Image and Port Selection Example

Actually, the above setting is enough to run the old Jupyter Notebook, but we are going to make three more tweaks. First, we are going to add an environment variable for the JupyterLab, i.e., "JUPYTER_ENABLE_LAB=yes". Second, we are going to grant ourselves super-user rights, just in case, if we need them in the future, i.e., "GRANT_SUDO=yes". And third, we are going to define a custom path for the "Persistent Storage Location", using "/home/jovyan/work" directory.

Environment Variables and Persistent Storage Location Selection Example

That is it. The environment is defined, and we are ready to pay.

Payment

At the final step of the hiring process, on the left side, you are able to double-check the selected environment and hardware. If something is wrong, you should navigate back and correct the mistakes. Otherwise, you may enter your email address and click "Confirm", to activate the Terms of Service agreement checkmark.

Email Confirmation Example

When you express your agreement with the Terms of Service, PayPal buttons will appear, and you can decide between the direct PayPal payment or Credit Card payment via PayPal. Both options ensure that Tensor Sharing will not see any of your payment credentials. The platform will only receive the information on the payment status, which, in case of success, will finish the virtual machine hiring process.

Terms of Service Agreement Example

For example, if you click on the upper PayPal button, a pop-up window will appear, and you can use your PayPal account to execute the payment. The payment limit for the selected hardware and duration is $0.93, which means that $0.93 will be reserved, but you may be charged less if you terminate your session earlier.

PayPal Pop-up Example

If the payment is successful, you will see a corresponding message with two options. To navigate back to the Tensor Sharing main page, you should select the "Home" button, and to see the control board of the hired virtual machine, you should select the "Log" button.

Success Message Example

The equivalent to the Log content will be sent also to the email address you specified.

Virtual Machine Log and Email Examples

Take a note that if you deleted the email sent by "no-reply@tensorsharing.com", you closed the web-page or navigated away from the https://www.tensorsharing.com/hire, and you do not have the Tensor Sharing account, you can still recover your access to the virtual machine by creating a new Tensor Sharing account with the same email address that you used for the payment. If you already have the Tensor Sharing account, hired virtual machines will always be visible in your dashboard. However, if you cannot access the selected email address, and you cannot sign in to your Tensor Sharing account, you will not be able to control or access the virtual machine you just hired when https://www.tensorsharing.com/hire is closed.

JupyterLab

It will take two or three minutes, on average, before the virtual machine spins up and some content appears when you click on the "Open" button. For security reasons, the URL of the virtual machine, has the following format: "https://[ID].vm.sharedtensors.com/?TS-Authorization=[TOKEN]". Do not share this link or the TS-Authorization token with anyone! It gives you secure access to your virtual machine.

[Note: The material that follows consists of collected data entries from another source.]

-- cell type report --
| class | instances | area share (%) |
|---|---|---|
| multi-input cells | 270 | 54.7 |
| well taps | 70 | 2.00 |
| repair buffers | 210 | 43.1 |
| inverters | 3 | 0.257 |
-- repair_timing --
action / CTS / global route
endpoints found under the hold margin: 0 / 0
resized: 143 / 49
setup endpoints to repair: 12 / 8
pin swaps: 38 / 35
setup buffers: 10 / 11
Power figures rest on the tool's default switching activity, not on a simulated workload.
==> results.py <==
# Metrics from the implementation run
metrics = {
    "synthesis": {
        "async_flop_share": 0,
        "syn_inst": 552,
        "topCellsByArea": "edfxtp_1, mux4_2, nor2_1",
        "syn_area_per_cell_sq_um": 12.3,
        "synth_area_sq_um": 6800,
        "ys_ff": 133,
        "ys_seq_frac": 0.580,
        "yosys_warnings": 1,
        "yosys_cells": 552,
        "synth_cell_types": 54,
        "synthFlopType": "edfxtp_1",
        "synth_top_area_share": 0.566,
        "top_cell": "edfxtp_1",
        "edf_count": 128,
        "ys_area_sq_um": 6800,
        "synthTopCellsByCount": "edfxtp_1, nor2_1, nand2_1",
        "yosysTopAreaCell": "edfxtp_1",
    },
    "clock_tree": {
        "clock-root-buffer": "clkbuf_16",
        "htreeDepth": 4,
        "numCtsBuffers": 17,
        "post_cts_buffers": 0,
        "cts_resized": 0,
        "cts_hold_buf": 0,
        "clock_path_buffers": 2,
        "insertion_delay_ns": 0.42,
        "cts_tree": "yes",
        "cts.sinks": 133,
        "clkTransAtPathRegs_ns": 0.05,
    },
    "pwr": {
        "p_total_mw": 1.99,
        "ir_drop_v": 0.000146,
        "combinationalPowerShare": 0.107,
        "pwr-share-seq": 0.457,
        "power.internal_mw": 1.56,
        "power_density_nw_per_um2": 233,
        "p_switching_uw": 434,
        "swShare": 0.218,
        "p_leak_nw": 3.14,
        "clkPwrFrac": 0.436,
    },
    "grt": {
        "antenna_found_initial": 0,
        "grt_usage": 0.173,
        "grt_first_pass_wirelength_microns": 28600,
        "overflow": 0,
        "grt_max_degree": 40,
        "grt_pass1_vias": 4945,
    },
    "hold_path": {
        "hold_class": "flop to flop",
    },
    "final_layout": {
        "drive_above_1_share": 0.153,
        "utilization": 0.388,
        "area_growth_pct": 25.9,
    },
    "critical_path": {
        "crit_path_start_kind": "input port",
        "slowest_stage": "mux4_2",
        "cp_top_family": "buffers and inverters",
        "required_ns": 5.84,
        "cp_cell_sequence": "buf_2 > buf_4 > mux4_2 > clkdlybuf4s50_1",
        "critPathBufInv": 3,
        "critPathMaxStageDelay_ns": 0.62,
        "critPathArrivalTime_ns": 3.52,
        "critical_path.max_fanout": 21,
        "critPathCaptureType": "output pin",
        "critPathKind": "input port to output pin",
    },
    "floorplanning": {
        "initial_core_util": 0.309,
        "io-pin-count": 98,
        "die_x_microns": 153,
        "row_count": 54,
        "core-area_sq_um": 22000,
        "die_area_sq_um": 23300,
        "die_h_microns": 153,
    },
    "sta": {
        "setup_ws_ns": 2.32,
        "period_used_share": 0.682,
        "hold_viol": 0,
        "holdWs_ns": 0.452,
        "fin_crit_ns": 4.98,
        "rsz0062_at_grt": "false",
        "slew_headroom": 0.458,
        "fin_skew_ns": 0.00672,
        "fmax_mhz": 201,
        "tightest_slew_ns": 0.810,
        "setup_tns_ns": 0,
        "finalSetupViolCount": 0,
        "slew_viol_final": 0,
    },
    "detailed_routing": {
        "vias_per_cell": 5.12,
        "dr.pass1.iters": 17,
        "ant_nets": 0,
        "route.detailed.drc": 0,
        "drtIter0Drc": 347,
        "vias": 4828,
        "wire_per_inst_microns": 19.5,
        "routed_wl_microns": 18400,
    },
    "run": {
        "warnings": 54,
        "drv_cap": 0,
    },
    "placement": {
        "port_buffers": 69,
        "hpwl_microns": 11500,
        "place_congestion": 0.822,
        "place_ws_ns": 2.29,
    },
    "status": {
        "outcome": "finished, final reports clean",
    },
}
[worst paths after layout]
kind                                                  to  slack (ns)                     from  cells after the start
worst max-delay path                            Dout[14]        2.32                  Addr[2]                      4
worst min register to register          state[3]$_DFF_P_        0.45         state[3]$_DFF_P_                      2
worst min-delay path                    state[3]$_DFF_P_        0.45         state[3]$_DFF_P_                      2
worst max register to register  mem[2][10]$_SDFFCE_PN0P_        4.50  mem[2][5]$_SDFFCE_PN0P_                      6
$ cat /design/flow/design.v
`timescale 1ns / 1ps
module control(
	input [31:0] Instru,
	 output [21:0] ctrl,
	 output [2:0] extra
    );
	wire [5:0] func, op;
	assign func =  Instru[5:0];
	assign op = Instru[31:26];
	parameter rop = 6'b000000, lwop = 6'b100011, swop = 6'b101011, beqop = 6'b000100,
	luiop = 6'b001111, oriop = 6'b001101, jalop = 6'b000011, jop=6'b000010,
    sltiop = 6'b001010, sltiuop = 6'b001011,
    xoriop =6'b001110, addiop =6'b001000 , addiuop = 6'b001001, andiop =6'b001100,
    bneop = 6'b000101, blezop = 6'b000110, bgtzop = 6'b000111, bltzop = 6'b000001, bgezop= 6'b000001,  
	sbop = 6'b101000, shop = 6'b101001,
	lbop = 6'b100000, lbuop = 6'b100100, lhop = 6'b100001, lhuop = 6'b100101;
	parameter addufunc = 6'b100001, subufunc = 6'b100011, jrfunc = 6'b001000,nopfunc=6'b000000,
    addfunc = 6'b100000, subfunc = 6'b100010, 
    sllfunc = 6'b000000, srlfunc=6'b000010 ,srafunc =6'b000011 , sllvfunc = 6'b000100, srlvfunc =6'b000110, sravfunc = 6'b000111,
    andfunc = 6'b100100, orfunc = 6'b100101, xorfunc = 6'b100110, norfunc = 6'b100111,
    sltfunc = 6'b101010,  sltufunc = 6'b101011,
	jalrfunc = 6'b001001,
	mfhifunc = 6'b010000, mflofunc=6'b010010, mthifunc = 6'b010001, mtlofunc = 6'b010011,
	multfunc = 6'b011000, multufunc = 6'b011001, divfunc = 6'b011010, divufunc = 6'b011011,
	maddop = 6'b011100;
	reg [31:0] Debug_InstrNow = 0;   
	always @(*)begin
		case(op)
			lwop: begin Debug_InstrNow = "lw"; end
			swop: begin Debug_InstrNow = "sw";end
			beqop: begin Debug_InstrNow = "beq";end
			luiop: begin Debug_InstrNow = "lui";end
			oriop: begin Debug_InstrNow = "ori";end
			jalop:begin Debug_InstrNow = "jal";end
			jop: begin Debug_InstrNow = "jal";end
			rop:begin
				case(func)
					addufunc: begin Debug_InstrNow = "addu";end
					subufunc: begin Debug_InstrNow = "subu";end
					jrfunc: begin  Debug_InstrNow = "jr";end
					nopfunc: begin Debug_InstrNow = "nop";end
				endcase
			end
		endcase
	end
	wire [4:0] ALUOp; 
	wire [1:0] PCSrc_D, extSel, npcSel, ALUASrc,ALUBSrc;
	wire DM_WE_M, DM_RE_M, RF_WE_W;
	wire [1:0] RegDst, RegSrc;
	assign ctrl = {PCSrc_D, extSel, npcSel, ALUASrc, ALUBSrc, ALUOp, DM_WE_M, DM_RE_M, RF_WE_W, RegDst, RegSrc};
	wire calc_i_z, calc_i_s;  
	assign calc_i_z = (op == oriop) |
					(op == andiop) |
					(op == xoriop) ,
	calc_i_s = (op == addiop) |
				(op == addiuop)|
				(op == sltiop) |
				(op == sltiuop);
	wire calc_r;
	assign calc_r = ((op== rop) && (func == addufunc |
					func == subufunc |
					func == addfunc |
					func == subfunc |
					func == sllvfunc |
					func == srlvfunc|
					func == sravfunc |
					func == andfunc |
					func == orfunc |
					func == xorfunc |
					func == norfunc |
					func == sltfunc |
					func == sltufunc |
					(func == sllfunc && Instru != 0 ) |   
					func == srlfunc |
					func == srafunc
					));
	wire typeb;
    assign typeb = (op == beqop | op == bneop | op == blezop | op==bgtzop
                | op == bltzop | (op == bgezop && Instru[20:16] == 5'b00001));
	wire store, load; 
	assign store = (op == swop | op == shop | op == sbop);
	assign load =  (op == lwop | op == lhop | op == lbop|
					op == lhuop | op == lbuop );
    wire mt, mf;
    assign mt = (op == rop && (func == mthifunc | func == mtlofunc)),
    mf = (op == rop && (func == mfhifunc | func == mflofunc));
    wire mcalc;
    assign mcalc = (op == rop && (func == multfunc |func == multufunc| func == divfunc|  func == divufunc)) |
					(op == maddop);
	assign PCSrc_D = typeb? 3:
					((op == rop) && (func == jrfunc | func == jalrfunc)) ? 2:
					(op == jop | op == jalop) ? 1:
					0;
	assign extSel = (op == luiop) ? 2:
					(store | load | calc_i_s) ? 1:
					0;
	assign npcSel = (op == jop | op == jalop) ? 1:
					0;
	assign ALUASrc = (op == luiop) ? 1:
					0;
	assign ALUBSrc = (calc_r | mcalc) ? 1:
					0;
	assign ALUOp = (op == rop && func == subufunc) ? 1: 
				(op == andiop | (op == rop && func == andfunc)) ? 2:
				(op == oriop | (op == rop && func == orfunc)) ? 3: 
				(op == xoriop |(op == rop && func == xorfunc))? 4: 
				(op == sltiop) ? 5:
				(op == sltiuop) ? 6:
				(op == addiop | op == addiuop | (op == rop && func == addfunc)) ? 7:
				(op == rop && func == subfunc) ? 8:
				(op == rop && func == sllvfunc) ? 9:
				(op == rop && func == srlvfunc) ? 10:
				(op == rop && func == sravfunc) ? 11:
				(op == rop && func == sllfunc) ? 12:
				(op == rop && func == srlfunc) ? 13:
				(op == rop && func == srafunc) ? 14:
				(op == rop && func == norfunc) ? 15:	
				(op == rop && func == sltfunc) ? 16:	
				(op == rop && func == sltufunc) ? 17:	
				0;
	assign DM_WE_M = store;
	assign DM_RE_M = load ;
	assign RF_WE_W = calc_r|
					calc_i_s| calc_i_z|
					load |
					(op == jalop) |
					(op == luiop) |
					((op == rop) && (func == jalrfunc))|
					mf;
	assign RegDst = (op == jalop) ? 2:
					(calc_r | ((op == rop) && (func == jalrfunc))) | mf? 1:
					0;
	assign RegSrc = (op == jalop | ((op == rop) && (func == jalrfunc))) ? 2:
					(calc_r | calc_i_s | calc_i_z | (op == luiop)) | mf? 1:
					0;
	assign extra[1] = 0,
	extra[0] = 0;
endmodule
--- flow/config.mk ---
export PLATFORM = sky130hd
export DESIGN_NAME = regist
export DESIGN_NICKNAME = regist
export VERILOG_FILES = /design/flow/design.v
export SDC_FILE = /design/flow/constraint.sdc
export NUM_CORES = 4
export LEC_CHECK = 1
export CORE_UTILIZATION = 30
--- flow/constraint.sdc ---
current_design regist

set clk_period 7.9
set clk_io_pct 0.2

create_clock -name clk0 -period $clk_period [get_ports {clk}]

set non_clock_inputs [all_inputs -no_clocks]
set_input_delay [expr $clk_period * $clk_io_pct] -clock clk0 $non_clock_inputs
set_output_delay [expr $clk_period * $clk_io_pct] -clock clk0 [all_outputs]
--- flow/design.v ---
`timescale 1ns / 1ps
module regist(clk,y,rot_event,first,second,cnt
    );
input clk,rot_event;
input [3:0] y;
output [127:0] first;
output [127:0] second;
output [10:0] cnt;
reg [2:0] inst;
reg [4:0] write_add;
reg [4:0] read_add1;
reg [4:0] read2_add;
reg [15:0] write_data;
reg prev=0;
reg [10:0] cnt=0;
reg [15:0] regist [0:31];
reg [127:0] first;
reg [127:0] second;
reg [15:0] a;
reg [15:0] b;
always @(posedge clk) begin
	if(prev==0 & rot_event==1) begin
		if(cnt==0)
			cnt<=1;
		if(cnt==1) begin
			inst<=y[2:0];
			cnt<=cnt+1;
		end
		if(inst==0) begin
			if(cnt==2) begin
				write_add[3:0] <= y;
				cnt<=cnt+1;
			end
			else if(cnt==3) begin
				write_add[4]<= y[0];
				cnt<=cnt+1;
			end
			else if(cnt==4) begin
				write_data[3:0]<= y;
				cnt<=cnt+1;
			end
			else if(cnt==5) begin
				write_data[7:4]<= y;
				cnt<=cnt+1;
			end
			else if(cnt==6) begin
				write_data[11:8]<= y;
				cnt<=cnt+1;
			end
			else if(cnt==7) begin
				write_data[15:12]<= y;
				cnt<=cnt+1;
			end
			else if(cnt==8) begin
				regist[write_add]<= write_data;
				first[127:120] <= write_add[4]+48;
				first[119:112] <= write_add[3]+48;
				first[111:104] <= write_add[2]+48;
				first[103:96] <= write_add[1]+48;
				first[95:88] <= write_add[0]+48;
				first[87:0] <= "           ";
				second[127:120] <= write_data[15]+48;
				second[119:112] <= write_data[14]+48;
				second[111:104] <= write_data[13]+48;
				second[103:96] <= write_data[12]+48;
				second[95:88] <= write_data[11]+48;
				second[87:80] <= write_data[10]+48;
				second[79:72] <= write_data[9]+48;
				second[71:64] <= write_data[8]+48;
				second[63:56] <= write_data[7]+48;
				second[55:48] <= write_data[6]+48;
				second[47:40] <= write_data[5]+48;
				second[39:32] <= write_data[4]+48;
				second[31:24] <= write_data[3]+48;
				second[23:16] <= write_data[2]+48;
				second[15:8] <= write_data[1]+48;
				second[7:0] <= write_data[0]+48;
				cnt <= cnt+1;
			end
			else if(cnt==9) begin
				cnt <=0;
			end	
		end
		else if(inst==1) begin
			if(cnt==2) begin
				read_add1[3:0] <= y;
				cnt<=cnt+1;
			end
			else if(cnt==3) begin
				read_add1[4]<= y[0];
				cnt<=cnt+1;
			end
			else if(cnt==4) begin
				a<=regist[read_add1];
				cnt<=cnt+1;
			end
			else if(cnt==5) begin
				first[127:120] <= read_add1[4]+48;
				first[119:112] <= read_add1[3]+48;
				first[111:104] <= read_add1[2]+48;
				first[103:96] <= read_add1[1]+48;
				first[95:88] <= read_add1[0]+48;
				first[87:0] <= "           ";
				second[127:120] <= a[15]+48;
				second[119:112] <= a[14]+48;
				second[111:104] <= a[13]+48;
				second[103:96] <= a[12]+48;
				second[95:88] <= a[11]+48;
				second[87:80] <= a[10]+48;
				second[79:72] <= a[9]+48;
				second[71:64] <= a[8]+48;
				second[63:56] <= a[7]+48;
				second[55:48] <= a[6]+48;
				second[47:40] <= a[5]+48;
				second[39:32] <= a[4]+48;
				second[31:24] <= a[3]+48;
				second[23:16] <= a[2]+48;
				second[15:8] <= a[1]+48;
				second[7:0] <= a[0]+48;
				cnt <= cnt+1;
			end
			else if(cnt==6) begin
				cnt <= cnt+1;
			end
			else if(cnt==7) begin
				cnt <= cnt+1;
			end
			else if(cnt==8) begin
				cnt <= cnt+1;
			end
			else if(cnt==9) begin
				cnt <=0;
			end	
		end
	end
	prev <= rot_event;
end
endmodule
--- flow/run.sh ---
#!/bin/bash
# OpenROAD 26Q1-2900-gdf79404cd8, Yosys 0.63+post, stock flow scripts
make -C /OpenROAD-flow-scripts/flow DESIGN_CONFIG=/design/flow/config.mk WORK_HOME=/design/flow/orfs finish
==> impl_metrics.ini <==
; generated from flow reports
[grt]
grtUsageTotal = 0.133
grt_max_degree = 98
grt_pass1_vias = 11700
antenna_found_initial = 0
grt-ovfl-total = 0
grt_pass1_wl_um = 75600

[flow_run]
maxCapViolCount = 0
openroad.warnings = 28

[yosys]
async_flop_share = 0
yosys_cells = 1279
yosysSeqAreaShare = 0.720
synth_cell_type_count = 45
synthesis.instances = 1279
ys.warnings.count = 1
edf_count = 589
synth_flops = 590
syn-cell-area_um2 = 24600
synth.avg_cell_area_um2 = 19.2
synth-main-ff-cell = edfxtp_1
yosys_area_um2 = 24600

[sta]
tightest_slew_ns = 0.963
finalHoldViolations = 0
fin_tns_setup_ns = 0
fin_crit_ns = 3.62
skew_ns = 0.0249
max_clock_freq_mhz = 276
maxSlewViolCount = 0
setup_viol = 0
period_used_share = 0.459
rsz0062_at_grt = false
max_slew_margin = 0.349

[critical_path]
startpoint = rot_event
r2r_start = read_add1[0]
slowest_delay_ns = 0.46
path_max_fanout = 17
cp-end-kind = flip-flop
worstSetupPathType = in -> reg
path_common_cell = buf_4
cp_slowest_cell = clkdlybuf4s50_1
path_cells = clkdlybuf4s50_1 > nor2b_1 > buf_4 > and4_1 > nand4b_1 > nor2_1 > buf_4
required_ns = 8.19
critPathArrivalTime_ns = 3.92
worstSetupStartpointType = input port
ff2ff_setup_slack_ns = 4.60

[clock_tree]
cts_setup_buffers = 0
clkSinkCount = 590
numCtsBuffers = 58
ctsHoldBuffers = 0
path_clk_slew_ns = 0.06
root_buffer = clkbuf_16
clock_path_buffers = 3
cts_resized = 0
htree_levels = 2
cts_tree = built
clk_latency_ns = 0.61

[routing]
drt-pass1-iter-count = 25
vias = 11000
wl_um = 51700
first_iter_violations = 790
antenna-diode-count = 0
drtAntennaViolNets = 0
drt-wirelength-per-cell_um = 20.8
drc = 0
viasPerCell = 4.43

[finish]
final_util = 0.339
stdcell_area_um2 = 27400
syn2layout_area_growth_pct = 11.5
final_cells = 2483
drive_above_1_share = 0.220

[min_path]
hold_class = reg -> reg
hold_start = cnt[5]

[placement]
placed_cells = 2377
io_buffers = 37
placed_area_um2 = 25600
dp_hpwl_um = 32100
gp_congestion = 0.887

[power]
power_leakage_uw = 0.00896
peakVddDrop_mv = 0.165
power.density_nw_per_um2 = 221

[status]
run_status = finished, final reports clean

[floorplan]
die_area_um2 = 83100
core_um2 = 80800
die.size.y_um = 288
fp_util = 0.304
num_rows = 104
ios = 273
die_x_um = 288
[final timing paths]
kind / endpoint / cells after the start
min reg2reg: cnt[5] / 0
max reg2reg: a[14] / 5
max: regist[29][7] / 7
min: cnt[5] / 0
[where the power goes]
| part | internal (µW) | switching, µW | leakage (µW) |
|---|---|---|---|
| sequential | 3400 | 3.31 | 0.00530 |
| clock | 1520 | 1100 | 0.000889 |
| combinational | 10.2 | 15.5 | 0.00277 |
[sequential cells by signal, indices dropped and copies added, names as in the netlist]
name,cells
write_add,5
cnt,11
write_data,16
inst,3
regist,512
prev,1
first,5
read_add1,5
a,16
second,16
[critical path: cells and delay by family]
kind          cells  cell delay, ns
simple gates      4            1.31
buf+inv           3            1.01
[metrics by stage]
stage                     worst slack, ns  hold slack (ns)  power (µW)
final                                4.28            0.508        6050
after CTS                            4.33            0.515        6110
after global placement               3.68            0.506        3490
after detailed placement             3.68            0.501        3490
after global routing                 4.16            0.523        6240
after floorplan                      3.53            0.501        3560
[cell usage after synthesis, drive strengths merged, types with 8 or more instances]
master	number	area, µm²
edfxtp	589	17700
buf	265	1940
clkbuf	31	116
o21ai	34	170
mux2i	16	160
mux2	21	236
o22a	16	140
inv	24	90.1
mux4	144	3240
nor3	8	40.0
a21oi	19	95.1
nor2	44	165
[layout make-up]
type | instances | area [µm²]
Fill cell | 7478 | 53400
Inverter | 24 | 90.1
Multi-Input combinational cell | 602 | 5630
Clock buffer | 74 | 1530
Clock inverter | 32 | 272
Timing Repair Buffer | 101 | 863
Tap cell | 1060 | 1330
Sequential cell | 590 | 17700
[routing by layer]
metal  part of all wire  global-route usage
met5                  0                   0
met4              0.020              0.0218
met3               0.16               0.102
met2               0.48               0.204
met1               0.34               0.152
[layout by cell type (no fill, tap or decap), types with 19 or more instances in the layout]
cell type	count
nor2_1	44
clkdlybuf4s50_1	37
conb_1	235
buf_4	63
mux2_2	21
edfxtp_1	589
inv_1	24
mux4_2	144
clkbuf_16	59
a21oi_1	19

Even though the size of the cschranz/gpu-jupyter image is small for this type of environment, it still may take some time before it is downloaded and deployed. You can track the progress on the virtual machine web-page.

Virtual Machine Progress Example

Once the Docker container is up and running, you can enter JupyterLab. The default password is "gpu-jupyter". It is out of the scope of this tutorial, but it is possible to get rid of the password requirement or to change the password by implementing an appropriate "Initialization Script", when the environment is selected. However, the JupyterLab password does not affect the overall security of the notebooks saved on your virtual machine.

JupyterLab Dashboard

Select the Python 3 Kernel, to open a new notebook, and write your first script, which will run on the hardware you hired.

Python Script Printing GPUs

Have fun writing your scripts and use Tensor Sharing to speed up your work, by hiring the affordable processing power owned by ordinary citizens. Have a nice day!